# Feature Engineering & Advanced ML — Notes, Explanations and Code

_Contains: what it does, when to use, and runnable code templates (commented where needed)._

## 1. Handling Missing Values

**What it does:** Fills or removes missing values (NaN) so models can train properly.

**When to use:** Use whenever your dataset has missing entries. Choose strategy based on data type and missingness pattern.

**Common techniques:** Mean/median/mode imputation, forward/backward fill, KNN/Iterative imputer, drop rows/columns.

In [None]:
# EXAMPLES: Handling Missing Values
import pandas as pd
import numpy as np
from sklearn.impute import SimpleImputer
from sklearn.impute import KNNImputer

# sample DataFrame
df = pd.DataFrame({'age':[25, np.nan, 37, 29],
                   'salary':[50000, 60000, np.nan, 52000],
                   'city':['A','B','A', None]})

# 1) SimpleImputer (mean / median / most_frequent)
mean_imp = SimpleImputer(strategy='mean')
# df['age'] = mean_imp.fit_transform(df[['age']])

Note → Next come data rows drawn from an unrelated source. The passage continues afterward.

===== src/rtl/temp_uart_pkg.sv =====
// Shared constants and types for the temperature-to-UART line reporter.
package temp_uart_pkg;

  localparam logic [7:0] ASCII_PLUS  = 8'h2B;
  localparam logic [7:0] ASCII_MINUS = 8'h2D;
  localparam logic [7:0] ASCII_SPACE = 8'h20;
  localparam logic [7:0] ASCII_DOT   = 8'h2E;
  localparam logic [7:0] ASCII_CR    = 8'h0D;
  localparam logic [7:0] ASCII_LF    = 8'h0A;
  localparam logic [7:0] ASCII_ZERO  = 8'h30;

  localparam int FRAME_LEN = 8;

  typedef enum logic [2:0] {
    ST_IDLE,
    ST_SNAP,
    ST_CONV,
    ST_SEND,
    ST_WAIT_ACK,
    ST_WAIT_DONE,
    ST_FINISH
  } state_t;

endpackage


===== src/rtl/bin2bcd_seq.sv =====
// Sequential double-dabble: 9-bit binary to three BCD digits in 9 shift cycles.
module bin2bcd_seq (
  input  logic       clk,
  input  logic       reset,
  input  logic       start,
  input  logic [8:0] bin,
  output logic       done,
  output logic [3:0] hundreds,
  output logic [3:0] tens,
  output logic [3:0] ones
);

  logic [8:0]  shift_reg;
  logic [11:0] bcd;
  logic [11:0] bcd_adj;
  logic [3:0]  count;

  for (genvar gi = 0; gi < 3; gi++) begin : g_adj
    assign bcd_adj[gi*4 +: 4] = (bcd[gi*4 +: 4] >= 4'd5) ? bcd[gi*4 +: 4] + 4'd3
                                                          : bcd[gi*4 +: 4];
  end

  always_ff @(posedge clk or posedge reset) begin
    if (reset) begin
      shift_reg <= '0;
      bcd       <= '0;
      count     <= '0;
    end else if (start) begin
      shift_reg <= bin;
      bcd       <= '0;
      count     <= 4'd9;
    end else if (count != 4'd0) begin
      {bcd, shift_reg} <= {bcd_adj[10:0], shift_reg, 1'b0};
      count            <= count - 4'd1;
    end
  end

  // High during the final shift cycle; digits are valid from the next cycle on.
  assign done     = (count == 4'd1);
  assign hundreds = bcd[11:8];
  assign tens     = bcd[7:4];
  assign ones     = bcd[3:0];

endmodule


===== src/rtl/temp_uart_reporter.sv =====
// Snapshots the sensor word, formats it as "+HTO.F\r\n" and streams it into a UART transmitter.
module temp_uart_reporter
  import temp_uart_pkg::*;
#(
  parameter int PERIOD_CYCLES = 100_000_000,
  parameter int CW            = 27
) (
  input  logic        clk,
  input  logic        reset,
  input  logic        enable,
  input  logic        trig,
  input  logic [15:0] temp_data,
  input  logic        tx_busy,
  output logic [7:0]  tx_data,
  output logic        tx_start,
  output logic        busy,
  output logic        frame_done
);

  state_t      state;
  logic [CW-1:0] period_cnt;
  logic        wrap;
  logic        request;
  logic        pending;
  logic        sign;
  logic [3:0]  fdig;
  logic [2:0]  idx;
  logic [12:0] t;
  logic [12:0] mag;
  logic [7:0]  frac_x10;
  logic        bcd_start;
  logic        bcd_done;
  logic [3:0]  hundreds;
  logic [3:0]  tens;
  logic [3:0]  ones;
  logic [7:0]  frame_byte;
  logic        unused_bits;

  assign wrap    = enable && (period_cnt == CW'(PERIOD_CYCLES - 1));
  assign request = trig || wrap;

  always_ff @(posedge clk or posedge reset) begin
    if (reset)
      period_cnt <= '0;
    else if (!enable || wrap)
      period_cnt <= '0;
    else
      period_cnt <= period_cnt + 1'b1;
  end

  // Magnitude is 13-bit unsigned so the most negative code -4096 maps to 4096.
  assign t         = temp_data[15:3];
  assign mag       = t[12] ? (~t + 13'd1) : t;
  assign frac_x10  = {4'd0, mag[3:0]} * 8'd10;
  assign bcd_start = (state == ST_SNAP);
  assign unused_bits = ^{temp_data[2:0], frac_x10[3:0]};

  bin2bcd_seq u_bcd (
    .clk      (clk),
    .reset    (reset),
    .start    (bcd_start),
    .bin      (mag[12:4]),
    .done     (bcd_done),
    .hundreds (hundreds),
    .tens     (tens),
    .ones     (ones)
  );

  always_comb begin
    frame_byte = ASCII_LF;
    case (idx)
      3'd0: frame_byte = sign ? ASCII_MINUS : ASCII_PLUS;
      3'd1: frame_byte = (hundreds == 4'd0) ? ASCII_SPACE : (ASCII_ZERO | {4'd0, hundreds});
      3'd2: frame_byte = (hundreds == 4'd0 && tens == 4'd0) ? ASCII_SPACE
                                                             : (ASCII_ZERO | {4'd0, tens});
      3'd3: frame_byte = ASCII_ZERO | {4'd0, ones};
      3'd4: frame_byte = ASCII_DOT;
      3'd5: frame_byte = ASCII_ZERO | {4'd0, fdig};
      3'd6: frame_byte = ASCII_CR;
      default: frame_byte = ASCII_LF;
    endcase
  end

  always_ff @(posedge clk or posedge reset) begin
    if (reset) begin
      state      <= ST_IDLE;
      pending    <= 1'b0;
      sign       <= 1'b0;
      fdig       <= 4'd0;
      idx        <= 3'd0;
      tx_data    <= 8'h00;
      tx_start   <= 1'b0;
      busy       <= 1'b0;
      frame_done <= 1'b0;
    end else begin
      tx_start   <= 1'b0;
      frame_done <= 1'b0;
      // One-deep request memory while a frame is in flight.
      if (request && state != ST_IDLE)
        pending <= 1'b1;
      case (state)
        ST_IDLE: begin
          if (request || pending) begin
            state   <= ST_SNAP;
            busy    <= 1'b1;
            pending <= 1'b0;
          end
        end
        ST_SNAP: begin
          sign  <= t[12];
          fdig  <= frac_x10[7:4];
          idx   <= 3'd0;
          state <= ST_CONV;
        end
        ST_CONV: begin
          if (bcd_done)
            state <= ST_SEND;
        end
        ST_SEND: begin
          if (!tx_busy) begin
            tx_data  <= frame_byte;
            tx_start <= 1'b1;
            state    <= ST_WAIT_ACK;
          end
        end
        ST_WAIT_ACK: begin
          if (tx_busy)
            state <= ST_WAIT_DONE;
        end
        ST_WAIT_DONE: begin
          if (!tx_busy) begin
            if (idx == 3'(FRAME_LEN - 1)) begin
              state <= ST_FINISH;
            end else begin
              idx   <= idx + 3'd1;
              state <= ST_SEND;
            end
          end
        end
        ST_FINISH: begin
          frame_done <= 1'b1;
          busy       <= 1'b0;
          state      <= ST_IDLE;
        end
        default: state <= ST_IDLE;
      endcase
    end
  end

endmodule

# 2) KNNImputer (uses nearby rows)
knn = KNNImputer(n_neighbors=2)
# df[['age','salary']] = knn.fit_transform(df[['age','salary']])

# 3) Forward/Backward fill
# df.fillna(method='ffill', inplace=True)  # or 'bfill'

# 4) Drop rows with too many missing values
# df = df.dropna(subset=['age','salary'])

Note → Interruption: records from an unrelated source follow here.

[src/flat_wrapper.sv]
// flat-port wrapper written by rule: the top's interface ports become plain ports
module key_debounce_2b_flat 
#(
    parameter int SYNC_STAGES = 2,
    parameter int DB_CYCLES   = 16,
    parameter int CNT_W       = 5
)
  (clk, reset, bus_key_in, bus_state_inputs);
  key_debounce_2b_if bus_i ();
  input  logic clk;
  input  logic reset;
  input wire logic [$bits(bus_i.key_in)-1:0] bus_key_in;
  output wire logic [$bits(bus_i.state_inputs)-1:0] bus_state_inputs;
  assign bus_i.key_in = bus_key_in;
  assign bus_state_inputs = bus_i.state_inputs;
  key_debounce_2b #(.SYNC_STAGES(SYNC_STAGES), .DB_CYCLES(DB_CYCLES), .CNT_W(CNT_W)) u_core (.clk(clk), .reset(reset), .bus(bus_i));
endmodule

# Note: uncomment lines above to run on your actual data.


## 2. Encoding Categorical Variables

**What it does:** Converts string/ categorical values to numeric so ML models can use them.

**When to use:** When dataset contains categorical/text columns. Choose method based on cardinality and whether order matters.

**Techniques:** Label Encoding, One-Hot, Target Encoding, Frequency/Binary/Hash encoding.

In [None]:
# EXAMPLES: Encoding
import pandas as pd
from sklearn.preprocessing import LabelEncoder, OneHotEncoder
from sklearn.compose import ColumnTransformer

df = pd.DataFrame({'city':['NY','LA','NY','SF'], 'quality':['low','high','medium','low'], 'target':[0,1,0,1]})

# 1) Label Encoding (for ordinal)
le = LabelEncoder()
# df['quality_enc'] = le.fit_transform(df['quality'])

# 2) One-Hot Encoding (for nominal) using pandas
# df_ohe = pd.get_dummies(df, columns=['city'], drop_first=True)

# 3) Target Encoding (mean target per category)
# df['city_te'] = df.groupby('city')['target'].transform('mean')

# 4) Frequency Encoding
# freq = df['city'].value_counts().to_dict()
# df['city_freq'] = df['city'].map(freq)


## 3. Feature Scaling

**What it does:** Brings numeric features to a similar scale which helps many algorithms converge faster and perform better.

**When to use:** For distance-based models (KNN, SVM), gradient-based models (NN), or when features have very different units.

**Techniques:** StandardScaler, MinMaxScaler, RobustScaler.

In [None]:
# EXAMPLES: Scaling
from sklearn.preprocessing import StandardScaler, MinMaxScaler, RobustScaler
import pandas as pd

df = pd.DataFrame({'age':[20,40,60], 'income':[20000, 50000, 120000]})

# Standardization (Z-score)
scaler = StandardScaler()
# df[['age','income']] = scaler.fit_transform(df[['age','income']])

# Min-Max scaling (0-1)
mms = MinMaxScaler()
# df[['age','income']] = mms.fit_transform(df[['age','income']])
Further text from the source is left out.